- **Assignment**:
Tally the lines below that include the string "downstream". Reply with the total only.

- **Given information**:
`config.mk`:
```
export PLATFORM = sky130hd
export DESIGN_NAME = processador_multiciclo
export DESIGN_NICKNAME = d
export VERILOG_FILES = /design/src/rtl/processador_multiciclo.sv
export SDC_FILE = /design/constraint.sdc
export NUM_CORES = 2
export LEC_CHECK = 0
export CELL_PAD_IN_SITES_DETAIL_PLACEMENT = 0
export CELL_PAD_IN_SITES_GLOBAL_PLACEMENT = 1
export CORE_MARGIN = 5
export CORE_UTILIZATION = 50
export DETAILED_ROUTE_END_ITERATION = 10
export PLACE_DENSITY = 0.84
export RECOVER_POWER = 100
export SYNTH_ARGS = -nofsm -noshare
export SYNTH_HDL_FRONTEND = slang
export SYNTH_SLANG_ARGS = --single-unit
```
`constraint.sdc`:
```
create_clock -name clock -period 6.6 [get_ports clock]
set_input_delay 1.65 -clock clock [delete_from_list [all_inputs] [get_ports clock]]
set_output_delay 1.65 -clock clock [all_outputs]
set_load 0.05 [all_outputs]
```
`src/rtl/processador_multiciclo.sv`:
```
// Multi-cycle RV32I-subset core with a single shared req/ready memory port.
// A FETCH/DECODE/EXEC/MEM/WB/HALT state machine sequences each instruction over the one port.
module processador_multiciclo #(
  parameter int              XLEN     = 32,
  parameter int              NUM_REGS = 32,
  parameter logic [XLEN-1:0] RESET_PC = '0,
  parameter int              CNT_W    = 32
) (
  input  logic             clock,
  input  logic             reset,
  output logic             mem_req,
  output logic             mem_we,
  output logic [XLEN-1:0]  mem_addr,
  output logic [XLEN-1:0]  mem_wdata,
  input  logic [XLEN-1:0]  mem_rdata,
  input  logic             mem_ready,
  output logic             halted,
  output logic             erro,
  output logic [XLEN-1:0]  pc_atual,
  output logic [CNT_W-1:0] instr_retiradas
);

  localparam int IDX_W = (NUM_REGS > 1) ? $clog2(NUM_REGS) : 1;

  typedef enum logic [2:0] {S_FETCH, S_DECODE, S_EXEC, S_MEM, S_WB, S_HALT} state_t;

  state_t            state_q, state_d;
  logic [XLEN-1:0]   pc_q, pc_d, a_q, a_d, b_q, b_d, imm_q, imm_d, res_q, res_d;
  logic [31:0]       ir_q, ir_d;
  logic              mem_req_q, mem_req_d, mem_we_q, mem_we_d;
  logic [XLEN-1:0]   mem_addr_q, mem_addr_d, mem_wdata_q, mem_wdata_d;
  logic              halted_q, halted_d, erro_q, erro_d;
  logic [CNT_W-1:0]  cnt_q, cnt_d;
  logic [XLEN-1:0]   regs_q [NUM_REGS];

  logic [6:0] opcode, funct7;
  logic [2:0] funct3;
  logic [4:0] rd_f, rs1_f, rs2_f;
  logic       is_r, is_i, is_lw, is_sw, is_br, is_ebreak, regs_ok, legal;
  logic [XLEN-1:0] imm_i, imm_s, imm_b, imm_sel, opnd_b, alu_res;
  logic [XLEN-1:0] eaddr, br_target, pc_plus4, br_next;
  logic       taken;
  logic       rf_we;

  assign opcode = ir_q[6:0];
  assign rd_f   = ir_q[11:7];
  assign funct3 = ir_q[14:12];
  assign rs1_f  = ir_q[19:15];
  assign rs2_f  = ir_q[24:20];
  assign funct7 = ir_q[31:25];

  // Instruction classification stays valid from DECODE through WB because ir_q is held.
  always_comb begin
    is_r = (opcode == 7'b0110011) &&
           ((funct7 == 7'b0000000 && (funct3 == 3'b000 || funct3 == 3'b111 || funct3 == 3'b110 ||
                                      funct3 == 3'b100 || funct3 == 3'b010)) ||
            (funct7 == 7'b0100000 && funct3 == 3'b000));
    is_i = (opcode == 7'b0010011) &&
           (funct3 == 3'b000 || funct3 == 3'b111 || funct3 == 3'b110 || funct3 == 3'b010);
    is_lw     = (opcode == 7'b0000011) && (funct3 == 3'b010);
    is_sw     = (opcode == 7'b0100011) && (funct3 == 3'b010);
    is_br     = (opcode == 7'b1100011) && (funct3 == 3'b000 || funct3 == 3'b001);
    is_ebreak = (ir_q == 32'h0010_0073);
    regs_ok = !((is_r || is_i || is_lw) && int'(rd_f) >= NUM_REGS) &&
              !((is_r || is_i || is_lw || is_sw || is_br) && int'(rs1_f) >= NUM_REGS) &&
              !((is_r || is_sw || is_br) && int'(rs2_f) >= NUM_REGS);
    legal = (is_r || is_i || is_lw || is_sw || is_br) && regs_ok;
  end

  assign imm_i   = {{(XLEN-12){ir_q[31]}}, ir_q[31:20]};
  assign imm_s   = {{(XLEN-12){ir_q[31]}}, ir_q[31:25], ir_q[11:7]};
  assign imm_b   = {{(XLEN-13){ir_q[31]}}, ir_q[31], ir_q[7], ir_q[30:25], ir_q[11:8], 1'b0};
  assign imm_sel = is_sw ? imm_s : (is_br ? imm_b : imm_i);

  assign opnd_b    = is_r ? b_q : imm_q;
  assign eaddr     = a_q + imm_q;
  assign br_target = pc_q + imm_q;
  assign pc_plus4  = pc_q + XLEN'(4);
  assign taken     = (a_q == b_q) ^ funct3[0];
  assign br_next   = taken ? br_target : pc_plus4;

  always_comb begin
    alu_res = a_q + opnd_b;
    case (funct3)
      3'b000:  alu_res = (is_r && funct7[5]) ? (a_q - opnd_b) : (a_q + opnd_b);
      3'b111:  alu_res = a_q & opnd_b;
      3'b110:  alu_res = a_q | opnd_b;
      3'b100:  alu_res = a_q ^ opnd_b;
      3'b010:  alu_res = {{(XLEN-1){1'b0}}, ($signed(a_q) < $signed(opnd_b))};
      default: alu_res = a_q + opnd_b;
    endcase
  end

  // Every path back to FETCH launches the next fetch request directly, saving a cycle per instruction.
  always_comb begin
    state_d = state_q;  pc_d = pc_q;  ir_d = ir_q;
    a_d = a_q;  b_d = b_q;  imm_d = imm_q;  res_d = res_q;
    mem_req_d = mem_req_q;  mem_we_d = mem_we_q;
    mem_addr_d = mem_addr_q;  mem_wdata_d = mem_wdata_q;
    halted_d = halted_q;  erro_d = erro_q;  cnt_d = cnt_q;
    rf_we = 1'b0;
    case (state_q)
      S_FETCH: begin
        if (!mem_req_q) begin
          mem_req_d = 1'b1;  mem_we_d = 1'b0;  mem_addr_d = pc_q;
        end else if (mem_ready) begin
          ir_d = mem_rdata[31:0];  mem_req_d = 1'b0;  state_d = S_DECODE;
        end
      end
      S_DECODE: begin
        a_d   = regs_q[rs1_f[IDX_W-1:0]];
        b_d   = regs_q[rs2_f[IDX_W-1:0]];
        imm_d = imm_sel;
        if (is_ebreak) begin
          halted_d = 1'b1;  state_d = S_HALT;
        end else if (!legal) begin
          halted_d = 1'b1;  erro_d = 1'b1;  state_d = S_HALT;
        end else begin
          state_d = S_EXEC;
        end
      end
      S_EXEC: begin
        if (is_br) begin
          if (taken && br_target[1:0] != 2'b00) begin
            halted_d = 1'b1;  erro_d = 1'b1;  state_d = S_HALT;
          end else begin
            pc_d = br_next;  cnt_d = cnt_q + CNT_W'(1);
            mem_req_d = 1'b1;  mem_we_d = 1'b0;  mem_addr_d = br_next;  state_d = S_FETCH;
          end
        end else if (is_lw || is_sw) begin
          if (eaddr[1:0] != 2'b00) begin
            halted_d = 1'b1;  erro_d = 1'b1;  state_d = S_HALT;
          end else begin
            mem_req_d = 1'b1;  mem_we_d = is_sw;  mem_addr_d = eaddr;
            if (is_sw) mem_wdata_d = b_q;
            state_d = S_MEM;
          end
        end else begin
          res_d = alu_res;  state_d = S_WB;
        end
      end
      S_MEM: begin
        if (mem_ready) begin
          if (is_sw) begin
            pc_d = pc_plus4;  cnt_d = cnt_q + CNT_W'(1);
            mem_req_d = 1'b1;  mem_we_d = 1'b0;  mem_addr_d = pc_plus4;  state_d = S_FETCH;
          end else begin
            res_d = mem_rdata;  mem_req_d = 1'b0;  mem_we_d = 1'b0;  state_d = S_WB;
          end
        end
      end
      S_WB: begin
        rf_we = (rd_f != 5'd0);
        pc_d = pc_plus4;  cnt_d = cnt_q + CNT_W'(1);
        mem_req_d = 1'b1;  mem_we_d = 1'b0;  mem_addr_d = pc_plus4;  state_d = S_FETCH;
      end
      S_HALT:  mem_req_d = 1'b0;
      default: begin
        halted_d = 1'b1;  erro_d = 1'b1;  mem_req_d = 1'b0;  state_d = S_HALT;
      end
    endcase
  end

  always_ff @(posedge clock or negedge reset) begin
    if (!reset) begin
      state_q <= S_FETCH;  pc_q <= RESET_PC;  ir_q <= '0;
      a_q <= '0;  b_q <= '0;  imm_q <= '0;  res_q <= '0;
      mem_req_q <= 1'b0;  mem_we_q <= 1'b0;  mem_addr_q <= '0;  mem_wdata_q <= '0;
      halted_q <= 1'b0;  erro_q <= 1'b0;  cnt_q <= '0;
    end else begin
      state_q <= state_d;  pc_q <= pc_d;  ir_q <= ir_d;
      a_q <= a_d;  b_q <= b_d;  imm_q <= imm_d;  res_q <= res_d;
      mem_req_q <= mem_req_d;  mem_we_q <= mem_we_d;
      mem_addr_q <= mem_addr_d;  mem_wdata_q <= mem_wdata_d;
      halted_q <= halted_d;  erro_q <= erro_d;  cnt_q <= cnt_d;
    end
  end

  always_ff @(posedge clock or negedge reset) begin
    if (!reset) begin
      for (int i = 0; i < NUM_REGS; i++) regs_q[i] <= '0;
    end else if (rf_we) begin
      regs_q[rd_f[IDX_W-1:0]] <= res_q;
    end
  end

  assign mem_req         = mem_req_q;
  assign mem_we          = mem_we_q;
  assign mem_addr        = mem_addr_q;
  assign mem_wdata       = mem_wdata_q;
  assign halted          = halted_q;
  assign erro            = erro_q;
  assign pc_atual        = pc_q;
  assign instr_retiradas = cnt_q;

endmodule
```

---

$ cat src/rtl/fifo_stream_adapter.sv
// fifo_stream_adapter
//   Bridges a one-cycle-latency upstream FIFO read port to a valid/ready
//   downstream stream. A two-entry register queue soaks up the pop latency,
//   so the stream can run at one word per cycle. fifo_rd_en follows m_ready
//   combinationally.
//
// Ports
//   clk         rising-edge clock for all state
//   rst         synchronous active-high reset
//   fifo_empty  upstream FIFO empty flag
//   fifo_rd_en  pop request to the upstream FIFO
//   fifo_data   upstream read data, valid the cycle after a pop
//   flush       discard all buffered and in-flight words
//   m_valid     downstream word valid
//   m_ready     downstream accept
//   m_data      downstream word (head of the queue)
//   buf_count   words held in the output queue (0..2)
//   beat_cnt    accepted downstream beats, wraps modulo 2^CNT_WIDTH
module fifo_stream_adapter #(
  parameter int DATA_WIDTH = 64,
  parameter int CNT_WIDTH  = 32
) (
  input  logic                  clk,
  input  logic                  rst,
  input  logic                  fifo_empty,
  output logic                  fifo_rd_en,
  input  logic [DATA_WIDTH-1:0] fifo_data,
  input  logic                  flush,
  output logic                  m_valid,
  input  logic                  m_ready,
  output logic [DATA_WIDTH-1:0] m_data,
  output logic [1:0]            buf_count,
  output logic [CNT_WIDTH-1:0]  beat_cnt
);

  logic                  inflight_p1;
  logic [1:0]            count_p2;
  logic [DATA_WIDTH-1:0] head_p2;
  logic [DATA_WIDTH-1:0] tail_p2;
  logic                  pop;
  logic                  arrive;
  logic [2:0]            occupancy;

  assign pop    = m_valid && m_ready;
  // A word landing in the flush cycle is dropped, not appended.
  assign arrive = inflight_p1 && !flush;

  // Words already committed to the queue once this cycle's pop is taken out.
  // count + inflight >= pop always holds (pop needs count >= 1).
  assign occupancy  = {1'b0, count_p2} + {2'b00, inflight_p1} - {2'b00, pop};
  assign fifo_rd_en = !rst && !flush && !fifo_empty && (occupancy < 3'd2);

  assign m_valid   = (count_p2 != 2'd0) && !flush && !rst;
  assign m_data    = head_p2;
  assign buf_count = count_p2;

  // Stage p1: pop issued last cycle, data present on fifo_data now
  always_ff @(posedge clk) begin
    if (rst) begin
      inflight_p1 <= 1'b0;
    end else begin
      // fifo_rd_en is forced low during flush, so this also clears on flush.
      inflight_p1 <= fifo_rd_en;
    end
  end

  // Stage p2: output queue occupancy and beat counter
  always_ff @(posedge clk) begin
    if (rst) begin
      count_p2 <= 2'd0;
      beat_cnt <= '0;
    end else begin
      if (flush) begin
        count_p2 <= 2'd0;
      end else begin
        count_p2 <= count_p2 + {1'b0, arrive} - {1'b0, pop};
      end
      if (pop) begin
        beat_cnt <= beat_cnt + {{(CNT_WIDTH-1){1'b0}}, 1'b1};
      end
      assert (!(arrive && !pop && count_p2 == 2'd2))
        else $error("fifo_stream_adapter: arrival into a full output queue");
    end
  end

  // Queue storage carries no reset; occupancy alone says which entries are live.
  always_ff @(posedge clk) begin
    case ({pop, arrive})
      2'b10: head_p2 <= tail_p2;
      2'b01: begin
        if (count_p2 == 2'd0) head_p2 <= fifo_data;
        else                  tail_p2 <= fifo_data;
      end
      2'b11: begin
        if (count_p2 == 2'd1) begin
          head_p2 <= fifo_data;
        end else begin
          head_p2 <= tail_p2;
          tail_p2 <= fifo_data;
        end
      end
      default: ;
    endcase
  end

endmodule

* * *

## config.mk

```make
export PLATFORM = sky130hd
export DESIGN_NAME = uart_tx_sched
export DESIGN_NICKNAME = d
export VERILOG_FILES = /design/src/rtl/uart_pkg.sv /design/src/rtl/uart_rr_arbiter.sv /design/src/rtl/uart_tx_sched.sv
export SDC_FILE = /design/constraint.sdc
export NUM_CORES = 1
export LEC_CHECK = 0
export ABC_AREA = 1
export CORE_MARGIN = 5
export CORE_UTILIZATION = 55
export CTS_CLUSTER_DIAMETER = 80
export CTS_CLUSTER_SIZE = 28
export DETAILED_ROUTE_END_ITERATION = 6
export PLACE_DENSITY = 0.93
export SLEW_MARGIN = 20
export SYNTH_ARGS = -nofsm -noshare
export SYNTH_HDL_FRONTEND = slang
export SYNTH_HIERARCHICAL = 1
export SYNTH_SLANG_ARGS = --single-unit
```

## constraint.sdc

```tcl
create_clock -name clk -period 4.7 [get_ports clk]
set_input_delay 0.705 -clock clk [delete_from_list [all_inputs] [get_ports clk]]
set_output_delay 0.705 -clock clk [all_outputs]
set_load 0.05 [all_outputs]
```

- **Output for this task**:
5